= Beginning of Section =
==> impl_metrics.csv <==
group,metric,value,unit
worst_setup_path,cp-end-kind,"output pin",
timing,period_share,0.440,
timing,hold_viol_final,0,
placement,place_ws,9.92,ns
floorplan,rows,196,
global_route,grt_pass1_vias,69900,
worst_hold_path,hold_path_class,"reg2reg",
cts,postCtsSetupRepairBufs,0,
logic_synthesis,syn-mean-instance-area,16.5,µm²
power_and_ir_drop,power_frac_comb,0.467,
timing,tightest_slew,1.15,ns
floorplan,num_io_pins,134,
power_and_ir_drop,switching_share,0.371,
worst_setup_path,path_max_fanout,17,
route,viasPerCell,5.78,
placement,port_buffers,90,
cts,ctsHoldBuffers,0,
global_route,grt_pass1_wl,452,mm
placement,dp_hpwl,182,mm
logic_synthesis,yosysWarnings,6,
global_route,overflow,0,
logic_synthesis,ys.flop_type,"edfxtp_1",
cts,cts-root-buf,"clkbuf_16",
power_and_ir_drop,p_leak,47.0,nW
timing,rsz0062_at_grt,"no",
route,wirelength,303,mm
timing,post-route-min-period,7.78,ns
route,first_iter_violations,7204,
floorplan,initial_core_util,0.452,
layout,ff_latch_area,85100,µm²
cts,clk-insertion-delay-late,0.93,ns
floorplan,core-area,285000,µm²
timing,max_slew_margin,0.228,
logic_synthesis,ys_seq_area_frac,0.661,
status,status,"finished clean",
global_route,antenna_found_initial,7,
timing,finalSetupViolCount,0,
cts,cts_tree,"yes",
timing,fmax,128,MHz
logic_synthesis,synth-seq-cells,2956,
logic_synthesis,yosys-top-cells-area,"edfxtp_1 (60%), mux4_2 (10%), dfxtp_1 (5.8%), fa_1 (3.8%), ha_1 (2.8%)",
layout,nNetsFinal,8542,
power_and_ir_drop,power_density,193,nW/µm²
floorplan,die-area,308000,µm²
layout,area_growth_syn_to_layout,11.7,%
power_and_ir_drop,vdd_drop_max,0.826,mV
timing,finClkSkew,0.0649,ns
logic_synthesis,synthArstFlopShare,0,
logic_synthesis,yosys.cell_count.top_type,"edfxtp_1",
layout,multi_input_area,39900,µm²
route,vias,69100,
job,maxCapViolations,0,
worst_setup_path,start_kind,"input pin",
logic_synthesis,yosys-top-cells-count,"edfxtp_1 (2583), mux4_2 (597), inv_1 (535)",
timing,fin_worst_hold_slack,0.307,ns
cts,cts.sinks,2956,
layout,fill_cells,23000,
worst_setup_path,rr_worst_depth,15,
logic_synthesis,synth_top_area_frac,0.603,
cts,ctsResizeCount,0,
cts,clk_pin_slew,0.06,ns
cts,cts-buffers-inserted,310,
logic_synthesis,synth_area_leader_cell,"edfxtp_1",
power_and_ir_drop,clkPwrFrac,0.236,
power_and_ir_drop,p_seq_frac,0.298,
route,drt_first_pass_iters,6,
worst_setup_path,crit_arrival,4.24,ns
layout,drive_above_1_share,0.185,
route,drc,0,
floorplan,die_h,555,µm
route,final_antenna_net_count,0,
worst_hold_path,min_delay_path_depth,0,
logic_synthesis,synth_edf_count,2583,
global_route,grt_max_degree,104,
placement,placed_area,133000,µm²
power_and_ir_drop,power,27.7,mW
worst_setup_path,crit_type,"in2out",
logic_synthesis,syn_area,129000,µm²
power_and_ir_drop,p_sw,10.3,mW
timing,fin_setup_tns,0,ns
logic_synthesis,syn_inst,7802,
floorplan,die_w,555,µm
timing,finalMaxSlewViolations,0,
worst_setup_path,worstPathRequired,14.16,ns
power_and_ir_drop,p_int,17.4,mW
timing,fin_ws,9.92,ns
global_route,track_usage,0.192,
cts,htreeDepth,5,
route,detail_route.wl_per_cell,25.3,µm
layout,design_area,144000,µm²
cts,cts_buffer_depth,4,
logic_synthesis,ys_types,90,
[src/hdl/frnl_fifo.sv]
// Small synchronous queue with occupancy count, used for the command queue
// and the result queue. Depends on nothing.
`timescale 1ns / 1ps

module frnl_fifo #(
   parameter int WIDTH = 8,
   parameter int DEPTH = 2
) (
   input  logic                       clock,
   input  logic                       reset,
   input  logic                       push,
   input  logic [WIDTH-1:0]           push_data,
   output logic                       full,
   input  logic                       pop,
   output logic [WIDTH-1:0]           pop_data,
   output logic                       empty,
   output logic [$clog2(DEPTH+1)-1:0] count
);

   localparam int PTR_W = (DEPTH > 1) ? $clog2(DEPTH) : 1;
   localparam int CNT_W = $clog2(DEPTH+1);

   logic [WIDTH-1:0] mem_ff [DEPTH];
   logic [PTR_W-1:0] wr_ptr_ff, wr_ptr_in;
   logic [PTR_W-1:0] rd_ptr_ff, rd_ptr_in;
   logic [CNT_W-1:0] count_ff, count_in;
   logic             push_ok, pop_ok;

   assign full     = (count_ff == CNT_W'(DEPTH));
   assign empty    = (count_ff == '0);
   assign count    = count_ff;
   assign pop_data = mem_ff[rd_ptr_ff];
   assign push_ok  = push && !full;
   assign pop_ok   = pop && !empty;

   always_comb begin
      wr_ptr_in = wr_ptr_ff;
      rd_ptr_in = rd_ptr_ff;
      count_in  = count_ff;
      if (push_ok) begin
         wr_ptr_in = (wr_ptr_ff == PTR_W'(DEPTH-1)) ? '0 : wr_ptr_ff + 1'b1;
      end
      if (pop_ok) begin
         rd_ptr_in = (rd_ptr_ff == PTR_W'(DEPTH-1)) ? '0 : rd_ptr_ff + 1'b1;
      end
      unique case ({push_ok, pop_ok})
         2'b10:   count_in = count_ff + 1'b1;
         2'b01:   count_in = count_ff - 1'b1;
         default: count_in = count_ff;
      endcase
   end

   always_ff @(posedge clock) begin
      if (reset) begin
         wr_ptr_ff <= '0;
         rd_ptr_ff <= '0;
         count_ff  <= '0;
      end else begin
         wr_ptr_ff <= wr_ptr_in;
         rd_ptr_ff <= rd_ptr_in;
         count_ff  <= count_in;
      end
   end

   always_ff @(posedge clock) begin
      if (push_ok) begin
         mem_ff[wr_ptr_ff] <= push_data;
      end
   end

endmodule

[src/hdl/frnl_ram.sv]
// Generic single-write, single-read RAM with registered read data.
// Depends on nothing.
`timescale 1ns / 1ps

module frnl_ram #(
   parameter int WIDTH = 32,
   parameter int DEPTH = 64
) (
   input  logic                     clock,
   input  logic                     write_enable,
   input  logic [$clog2(DEPTH)-1:0] write_address,
   input  logic [WIDTH-1:0]         write_data,
   input  logic [$clog2(DEPTH)-1:0] read_address,
   output logic [WIDTH-1:0]         read_data
);

   logic [WIDTH-1:0] mem_ff [DEPTH];
   logic [WIDTH-1:0] read_data_ff;

   assign read_data = read_data_ff;

   always_ff @(posedge clock) begin
      if (write_enable) begin
         mem_ff[write_address] <= write_data;
      end
      read_data_ff <= mem_ff[read_address];
   end

endmodule

[src/hdl/frnl_front.sv]
// Front end: takes request transactions, classifies them and queues commands
// for the back end. Depends on frnl_pkg and frnl_fifo.
`timescale 1ns / 1ps

module frnl_front
   import frnl_pkg::*;
#(
   parameter int MAX_POINTS  = MAX_POINTS_DEFAULT,
   parameter int COORD_WIDTH = COORD_WIDTH_DEFAULT
) (
   input  logic                   clock,
   input  logic                   reset,
   input  logic                   req_push,
   output logic                   req_full,
   input  logic                   req_mode,
   input  logic [INDEX_WIDTH-1:0] req_point_index,
   input  logic [COORD_WIDTH-1:0] req_x_coord,
   input  logic [COORD_WIDTH-1:0] req_y_coord,
   input  logic [COUNT_WIDTH-1:0] point_count,
   input  logic                   cmd_pop,
   output logic                   cmd_empty,
   output cmd_type                cmd_head,
   output logic [COORD_WIDTH-1:0] cmd_x,
   output logic [COORD_WIDTH-1:0] cmd_y
);

   localparam int CMD_W = $bits(cmd_type) + 2 * COORD_WIDTH;

   cmd_type                cmd_new;
   logic                   in_range;
   logic                   keep;
   logic [COUNT_WIDTH-1:0] limit;
   logic [CMD_W-1:0]       pop_word;

   always_comb begin
      in_range = ({1'b0, req_point_index} < COUNT_WIDTH'(MAX_POINTS));
      limit    = (point_count > COUNT_WIDTH'(MAX_POINTS)) ? COUNT_WIDTH'(MAX_POINTS)
                                                          : point_count;
      cmd_new.index = req_point_index;
      cmd_new.limit = limit;
      if (mode_type'(req_mode) == MODE_LOAD) begin
         cmd_new.kind = CMD_LOAD;
         keep         = in_range;
      end else begin
         cmd_new.kind = (in_range && (limit != '0)) ? CMD_QUERY : CMD_EMPTY;
         keep         = 1'b1;
      end
   end

   frnl_fifo #(
      .WIDTH (CMD_W),
      .DEPTH (CMD_DEPTH)
   ) u_cmd_queue (
      .clock     (clock),
      .reset     (reset),
      .push      (req_push && keep),
      .push_data ({cmd_new, req_x_coord, req_y_coord}),
      .full      (req_full),
      .pop       (cmd_pop),
      .pop_data  (pop_word),
      .empty     (cmd_empty),
      .count     ()
   );

   assign {cmd_head, cmd_x, cmd_y} = pop_word;

endmodule

[src/hdl/frnl_back.sv]
// Back end: executes loads into the point store and scans the store for
// queries through a read, distance and square-sum pipeline.
// Depends on frnl_pkg and frnl_ram.
`timescale 1ns / 1ps

module frnl_back
   import frnl_pkg::*;
#(
   parameter int MAX_POINTS  = MAX_POINTS_DEFAULT,
   parameter int COORD_WIDTH = COORD_WIDTH_DEFAULT
) (
   input  logic                           clock,
   input  logic                           reset,
   input  logic                           cmd_empty,
   input  cmd_type                        cmd_head,
   input  logic [COORD_WIDTH-1:0]         cmd_x,
   input  logic [COORD_WIDTH-1:0]         cmd_y,
   output logic                           cmd_pop,
   input  logic [CUTOFF_WIDTH-1:0]        cutoff_dist,
   input  logic                           rsp_full,
   input  logic [$clog2(RSP_DEPTH+1)-1:0] rsp_count,
   output logic                           rsp_push,
   output rsp_type                        rsp_data
);

   localparam int IDX_W = $clog2(MAX_POINTS);
   localparam int CMP_W = (COORD_WIDTH > CUTOFF_WIDTH) ? COORD_WIDTH : CUTOFF_WIDTH;
   localparam int SQ_W  = 2 * CUTOFF_WIDTH;
   localparam int RSP_CNT_W = $clog2(RSP_DEPTH+1);

   back_state_type state_ff, state_in;

   logic [COUNT_WIDTH-1:0]   j_ff, j_in;
   logic [COUNT_WIDTH-1:0]   limit_ff, limit_in;
   logic [INDEX_WIDTH-1:0]   qidx_ff, qidx_in;
   logic [COORD_WIDTH-1:0]   qx_ff, qx_in, qy_ff, qy_in;
   logic                     pend_valid_ff, pend_valid_in;
   logic [INDEX_WIDTH-1:0]   pend_idx_ff, pend_idx_in;
   logic [SQ_W-1:0]          cutoff_sq_ff;

   logic                     v1_ff, v1_in;
   logic [INDEX_WIDTH-1:0]   j1_ff, j1_in;
   logic                     v2_ff, ok2_ff, ok2_in;
   logic [INDEX_WIDTH-1:0]   j2_ff;
   logic [CUTOFF_WIDTH-1:0]  dx2_ff, dy2_ff;
   logic                     v3_ff, ok3_ff;
   logic [INDEX_WIDTH-1:0]   j3_ff;
   logic [SQ_W-1:0]          sqx3_ff, sqy3_ff;

   logic                     ram_we;
   logic [IDX_W-1:0]         ram_waddr, ram_raddr;
   logic [2*COORD_WIDTH-1:0] ram_rdata;
   logic [COORD_WIDTH-1:0]   px, py, dx, dy;
   logic [SQ_W:0]            dist_sq;
   logic                     hit, issue;

   frnl_ram #(
      .WIDTH (2 * COORD_WIDTH),
      .DEPTH (MAX_POINTS)
   ) u_store (
      .clock         (clock),
      .write_enable  (ram_we),
      .write_address (ram_waddr),
      .write_data    ({cmd_x, cmd_y}),
      .read_address  (ram_raddr),
      .read_data     (ram_rdata)
   );

   assign {px, py} = ram_rdata;

   always_comb begin
      dx     = (px >= qx_ff) ? px - qx_ff : qx_ff - px;
      dy     = (py >= qy_ff) ? py - qy_ff : qy_ff - py;
      ok2_in = v1_ff && (j1_ff != qidx_ff)
               && (CMP_W'(dx) <= CMP_W'(cutoff_dist))
               && (CMP_W'(dy) <= CMP_W'(cutoff_dist));
      dist_sq = {1'b0, sqx3_ff} + {1'b0, sqy3_ff};
      hit     = v3_ff && ok3_ff && (dist_sq <= {1'b0, cutoff_sq_ff});
   end

   always_comb begin
      state_in      = state_ff;
      j_in          = j_ff;
      limit_in      = limit_ff;
      qidx_in       = qidx_ff;
      qx_in         = qx_ff;
      qy_in         = qy_ff;
      pend_valid_in = pend_valid_ff;
      pend_idx_in   = pend_idx_ff;
      v1_in         = 1'b0;
      j1_in         = j_ff[INDEX_WIDTH-1:0];
      cmd_pop       = 1'b0;
      ram_we        = 1'b0;
      ram_waddr     = cmd_head.index[IDX_W-1:0];
      ram_raddr     = j_ff[IDX_W-1:0];
      rsp_push      = 1'b0;
      rsp_data      = '{neighbor_index: pend_idx_ff, found: 1'b1, last: 1'b0};
      issue         = 1'b0;

      if (hit) begin
         rsp_push      = pend_valid_ff;
         pend_valid_in = 1'b1;
         pend_idx_in   = j3_ff;
      end

      unique case (state_ff)
         ST_IDLE: begin
            if (!cmd_empty) begin
               cmd_pop = 1'b1;
               unique case (cmd_head.kind)
                  CMD_LOAD: begin
                     ram_we = 1'b1;
                  end
                  CMD_QUERY: begin
                     ram_raddr = cmd_head.index[IDX_W-1:0];
                     qidx_in   = cmd_head.index;
                     limit_in  = cmd_head.limit;
                     j_in      = '0;
                     state_in  = ST_POINT;
                  end
                  CMD_EMPTY: begin
                     state_in = ST_DRAIN;
                  end
                  default: begin
                     state_in = ST_IDLE;
                  end
               endcase
            end
         end
         ST_POINT: begin
            qx_in    = px;
            qy_in    = py;
            state_in = ST_SCAN;
         end
         ST_SCAN: begin
            issue = (j_ff < limit_ff)
                    && (rsp_count <= RSP_CNT_W'(RSP_DEPTH - RSP_SLACK));
            if (issue) begin
               v1_in = 1'b1;
               j_in  = j_ff + 1'b1;
            end
            if (j_ff == limit_ff) begin
               state_in = ST_DRAIN;
            end
         end
         ST_DRAIN: begin
            if (!v1_ff && !v2_ff && !v3_ff && !rsp_full) begin
               rsp_push      = 1'b1;
               rsp_data      = pend_valid_ff
                  ? rsp_type'{neighbor_index: pend_idx_ff, found: 1'b1, last: 1'b1}
                  : rsp_type'{neighbor_index: '0, found: 1'b0, last: 1'b1};
               pend_valid_in = 1'b0;
               state_in      = ST_IDLE;
            end
         end
         default: begin
            state_in = ST_IDLE;
         end
      endcase
   end

   always_ff @(posedge clock) begin
      if (reset) begin
         state_ff      <= ST_IDLE;
         pend_valid_ff <= 1'b0;
         v1_ff         <= 1'b0;
         v2_ff         <= 1'b0;
         v3_ff         <= 1'b0;
      end else begin
         state_ff      <= state_in;
         pend_valid_ff <= pend_valid_in;
         v1_ff         <= v1_in;
         v2_ff         <= v1_ff;
         v3_ff         <= v2_ff;
      end
   end

   always_ff @(posedge clock) begin
      j_ff         <= j_in;
      limit_ff     <= limit_in;
      qidx_ff      <= qidx_in;
      qx_ff        <= qx_in;
      qy_ff        <= qy_in;
      pend_idx_ff  <= pend_idx_in;
      cutoff_sq_ff <= SQ_W'(cutoff_dist) * SQ_W'(cutoff_dist);
      j1_ff        <= j1_in;
      j2_ff        <= j1_ff;
      ok2_ff       <= ok2_in;
      dx2_ff       <= CUTOFF_WIDTH'(CMP_W'(dx));
      dy2_ff       <= CUTOFF_WIDTH'(CMP_W'(dy));
      j3_ff        <= j2_ff;
      ok3_ff       <= ok2_ff;
      sqx3_ff      <= SQ_W'(dx2_ff) * SQ_W'(dx2_ff);
      sqy3_ff      <= SQ_W'(dy2_ff) * SQ_W'(dy2_ff);
   end

endmodule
= End of Section =
Set every line down again exactly. Begin with the first line of the entries and finish with the line containing "timing,tightest_slew,1.15,ns".

==> impl_metrics.csv <==
group,metric,value,unit
worst_setup_path,cp-end-kind,"output pin",
timing,period_share,0.440,
timing,hold_viol_final,0,
placement,place_ws,9.92,ns
floorplan,rows,196,
global_route,grt_pass1_vias,69900,
worst_hold_path,hold_path_class,"reg2reg",
cts,postCtsSetupRepairBufs,0,
logic_synthesis,syn-mean-instance-area,16.5,µm²
power_and_ir_drop,power_frac_comb,0.467,
timing,tightest_slew,1.15,ns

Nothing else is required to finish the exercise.